The most exciting and terrifying place to be, on the edge of knowledge

The most exciting and terrifying place to be, on the edge of knowledge

Rebecca Fortnum believes that the studio is the ‘space that invites the unknown’. I’m not sure it is in my case. I don’t really have a studio so my studio is wherever I happen to be at any given time. But I guess that ‘wherever I happen to be’ can ‘invite the unknown’ as well as a studio.

The article then goes on to talk about intuition vs critical thinking. Both of which are very important in my limited experience. I spend a huge amount of time engaged in critical thinking but the power of intuition can be huge. Sometimes I come up with an idea, act on it, and an hour later I have something that could have otherwise taken months to come up with. Other times, I can slog about with an idea for months only to end up binning it (although Marina Abramovic would have me fetch it out of the bin and rename it ‘a good idea’).
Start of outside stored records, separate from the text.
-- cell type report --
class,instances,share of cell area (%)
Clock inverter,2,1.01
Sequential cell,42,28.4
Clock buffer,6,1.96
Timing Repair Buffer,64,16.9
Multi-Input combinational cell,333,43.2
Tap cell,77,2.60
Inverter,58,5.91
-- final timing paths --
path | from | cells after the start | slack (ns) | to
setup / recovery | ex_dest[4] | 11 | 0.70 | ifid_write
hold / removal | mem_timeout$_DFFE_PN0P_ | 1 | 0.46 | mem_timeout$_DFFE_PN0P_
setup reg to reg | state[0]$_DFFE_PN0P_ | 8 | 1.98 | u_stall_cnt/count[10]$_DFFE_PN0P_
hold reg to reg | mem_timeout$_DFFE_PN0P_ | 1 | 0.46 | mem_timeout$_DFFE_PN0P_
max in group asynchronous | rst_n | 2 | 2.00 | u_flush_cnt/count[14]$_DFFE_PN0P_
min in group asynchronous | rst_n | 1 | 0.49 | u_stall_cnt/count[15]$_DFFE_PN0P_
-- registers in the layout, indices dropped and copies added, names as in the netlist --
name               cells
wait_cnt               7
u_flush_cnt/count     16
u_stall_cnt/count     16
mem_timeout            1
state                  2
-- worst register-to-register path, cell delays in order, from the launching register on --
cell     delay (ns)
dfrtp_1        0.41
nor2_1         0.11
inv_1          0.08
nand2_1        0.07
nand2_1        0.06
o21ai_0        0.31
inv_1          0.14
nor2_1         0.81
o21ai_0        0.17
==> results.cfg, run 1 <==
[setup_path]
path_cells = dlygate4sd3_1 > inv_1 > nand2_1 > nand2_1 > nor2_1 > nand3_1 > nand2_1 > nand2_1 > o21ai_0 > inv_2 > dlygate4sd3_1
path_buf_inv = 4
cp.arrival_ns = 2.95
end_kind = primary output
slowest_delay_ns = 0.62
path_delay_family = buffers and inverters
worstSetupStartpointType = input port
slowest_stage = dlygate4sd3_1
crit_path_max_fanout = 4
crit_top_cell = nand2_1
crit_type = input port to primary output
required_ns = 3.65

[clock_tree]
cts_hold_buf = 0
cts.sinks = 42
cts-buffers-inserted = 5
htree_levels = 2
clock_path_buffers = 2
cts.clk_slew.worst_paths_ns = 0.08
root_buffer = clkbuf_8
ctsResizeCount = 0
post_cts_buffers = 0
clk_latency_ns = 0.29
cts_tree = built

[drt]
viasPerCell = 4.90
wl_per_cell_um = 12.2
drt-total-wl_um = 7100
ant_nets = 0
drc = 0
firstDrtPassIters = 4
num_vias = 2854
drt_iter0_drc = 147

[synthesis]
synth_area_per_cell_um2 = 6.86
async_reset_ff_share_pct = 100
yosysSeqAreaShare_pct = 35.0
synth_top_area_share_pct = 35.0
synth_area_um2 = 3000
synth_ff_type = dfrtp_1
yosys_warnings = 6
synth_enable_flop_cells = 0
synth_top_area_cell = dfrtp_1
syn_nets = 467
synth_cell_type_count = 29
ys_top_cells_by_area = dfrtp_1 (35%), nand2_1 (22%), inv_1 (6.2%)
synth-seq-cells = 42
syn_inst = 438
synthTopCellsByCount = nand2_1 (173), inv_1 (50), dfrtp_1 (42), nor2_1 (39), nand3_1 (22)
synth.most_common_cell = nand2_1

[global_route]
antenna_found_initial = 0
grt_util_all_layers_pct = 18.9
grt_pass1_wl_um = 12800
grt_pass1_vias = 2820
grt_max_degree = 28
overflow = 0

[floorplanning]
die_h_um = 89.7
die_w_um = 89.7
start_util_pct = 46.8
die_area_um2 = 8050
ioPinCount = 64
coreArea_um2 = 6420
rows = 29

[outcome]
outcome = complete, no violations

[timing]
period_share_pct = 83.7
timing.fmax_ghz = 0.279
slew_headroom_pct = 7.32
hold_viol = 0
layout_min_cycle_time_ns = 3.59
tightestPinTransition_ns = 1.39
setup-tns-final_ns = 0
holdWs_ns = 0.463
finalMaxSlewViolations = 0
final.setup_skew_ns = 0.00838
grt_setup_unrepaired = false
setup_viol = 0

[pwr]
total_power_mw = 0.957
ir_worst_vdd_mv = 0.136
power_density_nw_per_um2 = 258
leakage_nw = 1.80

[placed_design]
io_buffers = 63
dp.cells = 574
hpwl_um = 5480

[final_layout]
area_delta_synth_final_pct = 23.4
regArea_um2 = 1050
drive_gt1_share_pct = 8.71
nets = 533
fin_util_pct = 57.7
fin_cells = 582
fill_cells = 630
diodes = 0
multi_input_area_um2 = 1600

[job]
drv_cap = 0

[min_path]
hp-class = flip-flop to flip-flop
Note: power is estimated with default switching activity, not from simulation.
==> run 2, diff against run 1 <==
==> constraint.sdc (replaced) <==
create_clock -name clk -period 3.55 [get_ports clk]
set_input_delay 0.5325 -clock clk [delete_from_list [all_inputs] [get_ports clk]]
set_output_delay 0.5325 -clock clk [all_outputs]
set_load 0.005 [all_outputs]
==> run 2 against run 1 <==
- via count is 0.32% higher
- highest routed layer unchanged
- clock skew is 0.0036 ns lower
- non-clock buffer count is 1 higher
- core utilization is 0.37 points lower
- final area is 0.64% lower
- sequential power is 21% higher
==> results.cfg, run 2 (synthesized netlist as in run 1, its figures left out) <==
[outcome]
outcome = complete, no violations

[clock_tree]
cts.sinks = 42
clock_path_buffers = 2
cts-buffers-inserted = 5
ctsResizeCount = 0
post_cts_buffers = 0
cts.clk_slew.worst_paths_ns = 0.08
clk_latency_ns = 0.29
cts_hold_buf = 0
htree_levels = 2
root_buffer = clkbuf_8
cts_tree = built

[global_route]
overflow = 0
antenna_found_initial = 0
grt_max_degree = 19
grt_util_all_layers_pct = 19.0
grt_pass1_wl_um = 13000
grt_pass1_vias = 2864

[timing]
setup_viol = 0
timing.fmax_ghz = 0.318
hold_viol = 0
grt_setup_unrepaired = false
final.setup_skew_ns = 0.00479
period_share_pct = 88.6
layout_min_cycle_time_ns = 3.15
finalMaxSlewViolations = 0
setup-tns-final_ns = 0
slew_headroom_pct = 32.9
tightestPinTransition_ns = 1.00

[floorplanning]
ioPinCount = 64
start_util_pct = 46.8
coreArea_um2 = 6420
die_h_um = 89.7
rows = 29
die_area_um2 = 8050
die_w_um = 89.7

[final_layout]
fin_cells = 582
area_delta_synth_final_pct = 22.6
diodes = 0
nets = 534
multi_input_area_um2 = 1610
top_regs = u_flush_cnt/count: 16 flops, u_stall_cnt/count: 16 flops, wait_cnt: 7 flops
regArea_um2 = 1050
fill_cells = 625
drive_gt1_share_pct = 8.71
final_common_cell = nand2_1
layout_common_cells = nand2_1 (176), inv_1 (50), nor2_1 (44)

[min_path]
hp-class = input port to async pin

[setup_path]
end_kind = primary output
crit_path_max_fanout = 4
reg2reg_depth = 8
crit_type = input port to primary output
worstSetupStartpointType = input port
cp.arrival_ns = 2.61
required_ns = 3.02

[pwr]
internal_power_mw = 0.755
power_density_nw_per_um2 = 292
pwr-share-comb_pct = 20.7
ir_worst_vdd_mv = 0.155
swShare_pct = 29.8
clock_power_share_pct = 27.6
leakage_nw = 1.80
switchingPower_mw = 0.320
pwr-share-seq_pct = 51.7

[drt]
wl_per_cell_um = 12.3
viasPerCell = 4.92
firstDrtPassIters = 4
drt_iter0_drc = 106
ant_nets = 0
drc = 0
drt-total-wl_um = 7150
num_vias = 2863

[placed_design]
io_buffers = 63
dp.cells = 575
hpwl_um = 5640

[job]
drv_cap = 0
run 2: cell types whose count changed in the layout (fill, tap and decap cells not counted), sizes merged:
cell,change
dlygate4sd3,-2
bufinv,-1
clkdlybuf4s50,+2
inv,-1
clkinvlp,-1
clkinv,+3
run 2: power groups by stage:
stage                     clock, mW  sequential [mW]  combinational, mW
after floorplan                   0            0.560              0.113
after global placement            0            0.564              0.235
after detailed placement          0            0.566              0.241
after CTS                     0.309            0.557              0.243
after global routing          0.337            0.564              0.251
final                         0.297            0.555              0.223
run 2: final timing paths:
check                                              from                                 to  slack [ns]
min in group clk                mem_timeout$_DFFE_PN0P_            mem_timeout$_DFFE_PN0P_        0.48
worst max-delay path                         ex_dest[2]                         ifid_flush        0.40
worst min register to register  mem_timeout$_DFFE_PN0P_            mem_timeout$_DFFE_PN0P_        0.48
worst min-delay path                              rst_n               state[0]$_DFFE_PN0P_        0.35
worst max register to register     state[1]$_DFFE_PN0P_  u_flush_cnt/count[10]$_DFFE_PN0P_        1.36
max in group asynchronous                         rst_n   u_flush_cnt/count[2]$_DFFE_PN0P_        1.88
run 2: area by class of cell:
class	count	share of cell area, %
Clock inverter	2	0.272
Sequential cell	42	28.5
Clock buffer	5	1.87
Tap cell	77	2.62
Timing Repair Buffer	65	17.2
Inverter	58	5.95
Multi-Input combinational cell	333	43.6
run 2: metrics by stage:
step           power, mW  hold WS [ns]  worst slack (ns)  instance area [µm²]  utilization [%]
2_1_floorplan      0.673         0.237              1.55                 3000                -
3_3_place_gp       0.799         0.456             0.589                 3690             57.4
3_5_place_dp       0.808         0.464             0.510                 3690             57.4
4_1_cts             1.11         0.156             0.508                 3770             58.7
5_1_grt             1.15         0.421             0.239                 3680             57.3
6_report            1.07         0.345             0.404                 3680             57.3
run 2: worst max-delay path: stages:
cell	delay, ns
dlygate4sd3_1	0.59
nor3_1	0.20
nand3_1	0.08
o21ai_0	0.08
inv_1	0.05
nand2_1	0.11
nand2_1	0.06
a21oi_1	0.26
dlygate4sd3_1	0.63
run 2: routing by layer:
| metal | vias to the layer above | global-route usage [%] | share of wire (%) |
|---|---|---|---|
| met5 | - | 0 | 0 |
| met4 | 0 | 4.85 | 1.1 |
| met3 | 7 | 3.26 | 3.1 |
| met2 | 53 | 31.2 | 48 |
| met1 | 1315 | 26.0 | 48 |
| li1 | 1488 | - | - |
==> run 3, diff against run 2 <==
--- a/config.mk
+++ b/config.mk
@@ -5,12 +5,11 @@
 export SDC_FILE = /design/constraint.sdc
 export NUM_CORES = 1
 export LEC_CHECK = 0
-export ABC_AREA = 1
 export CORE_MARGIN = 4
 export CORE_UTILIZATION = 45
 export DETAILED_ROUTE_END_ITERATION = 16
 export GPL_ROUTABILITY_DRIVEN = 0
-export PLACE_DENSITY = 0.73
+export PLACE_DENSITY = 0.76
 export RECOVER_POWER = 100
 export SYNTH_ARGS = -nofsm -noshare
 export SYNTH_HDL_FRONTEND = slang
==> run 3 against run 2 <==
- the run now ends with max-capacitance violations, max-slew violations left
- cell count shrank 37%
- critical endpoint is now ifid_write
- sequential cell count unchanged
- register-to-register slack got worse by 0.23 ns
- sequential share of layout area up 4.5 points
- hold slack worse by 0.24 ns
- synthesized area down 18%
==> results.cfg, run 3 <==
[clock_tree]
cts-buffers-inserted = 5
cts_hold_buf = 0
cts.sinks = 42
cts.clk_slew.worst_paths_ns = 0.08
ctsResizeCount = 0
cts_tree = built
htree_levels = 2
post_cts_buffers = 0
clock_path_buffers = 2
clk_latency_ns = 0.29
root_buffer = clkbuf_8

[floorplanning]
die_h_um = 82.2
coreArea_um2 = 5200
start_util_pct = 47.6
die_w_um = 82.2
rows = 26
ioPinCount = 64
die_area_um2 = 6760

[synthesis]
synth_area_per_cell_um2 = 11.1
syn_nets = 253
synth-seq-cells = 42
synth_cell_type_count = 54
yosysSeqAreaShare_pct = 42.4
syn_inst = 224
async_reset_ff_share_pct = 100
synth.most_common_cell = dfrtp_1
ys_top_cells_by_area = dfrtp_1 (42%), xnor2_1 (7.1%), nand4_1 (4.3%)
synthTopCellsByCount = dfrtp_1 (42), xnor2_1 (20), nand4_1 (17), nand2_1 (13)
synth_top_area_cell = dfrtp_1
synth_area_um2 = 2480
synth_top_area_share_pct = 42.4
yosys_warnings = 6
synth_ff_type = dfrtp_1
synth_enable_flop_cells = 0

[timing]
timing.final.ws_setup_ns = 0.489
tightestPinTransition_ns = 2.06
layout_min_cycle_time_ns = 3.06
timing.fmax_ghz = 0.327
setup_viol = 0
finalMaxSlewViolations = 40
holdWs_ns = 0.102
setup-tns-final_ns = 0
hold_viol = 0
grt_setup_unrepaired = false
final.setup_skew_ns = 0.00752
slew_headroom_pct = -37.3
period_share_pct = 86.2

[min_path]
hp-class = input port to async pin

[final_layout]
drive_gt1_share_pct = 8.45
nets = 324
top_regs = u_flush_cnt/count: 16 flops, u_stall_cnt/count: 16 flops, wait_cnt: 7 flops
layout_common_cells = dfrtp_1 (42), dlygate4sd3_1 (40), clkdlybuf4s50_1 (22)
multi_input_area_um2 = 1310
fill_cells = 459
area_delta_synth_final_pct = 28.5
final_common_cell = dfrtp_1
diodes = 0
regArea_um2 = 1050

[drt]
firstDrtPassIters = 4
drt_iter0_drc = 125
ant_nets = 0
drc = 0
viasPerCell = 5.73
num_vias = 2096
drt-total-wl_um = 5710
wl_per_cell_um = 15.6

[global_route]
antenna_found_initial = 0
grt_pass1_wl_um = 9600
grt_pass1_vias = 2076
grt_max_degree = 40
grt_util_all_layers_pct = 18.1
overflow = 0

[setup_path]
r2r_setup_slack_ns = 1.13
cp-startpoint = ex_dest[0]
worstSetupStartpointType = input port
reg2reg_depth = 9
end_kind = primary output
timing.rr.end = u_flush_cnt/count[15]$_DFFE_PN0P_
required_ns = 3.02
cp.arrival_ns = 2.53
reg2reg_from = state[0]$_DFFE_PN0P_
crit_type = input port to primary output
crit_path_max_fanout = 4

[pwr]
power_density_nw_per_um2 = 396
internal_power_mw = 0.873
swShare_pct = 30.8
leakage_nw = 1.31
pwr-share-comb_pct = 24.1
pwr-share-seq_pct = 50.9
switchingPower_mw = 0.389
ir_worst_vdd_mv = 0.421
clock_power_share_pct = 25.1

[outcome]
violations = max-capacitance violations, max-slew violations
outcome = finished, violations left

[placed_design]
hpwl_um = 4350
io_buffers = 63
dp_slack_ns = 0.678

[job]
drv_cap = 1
Tell it like it is, on paper

Tell it like it is, on paper

Currently, artists are required to articulate their ideas. This is an aspect of being an artist that many find difficult. Can’t you just look at it and decide for yourself what it is about? I find it hard, particularly, to talk about what I am doing while I am doing it. Partly through fear and partly through lacking the words to articulate exactly where my thinking is going because I don’t know where my thinking is going. One of the hardest questions to answer which the tutors at college ask all the times is: what are you going to do with this? I don’t know. I might know at 3am but you might not be there to discuss it with me and nor would you appreciate me phoning you up to do so. So for now, I don’t know, leave me alone to sit on the edge of knowledge with my large Americano!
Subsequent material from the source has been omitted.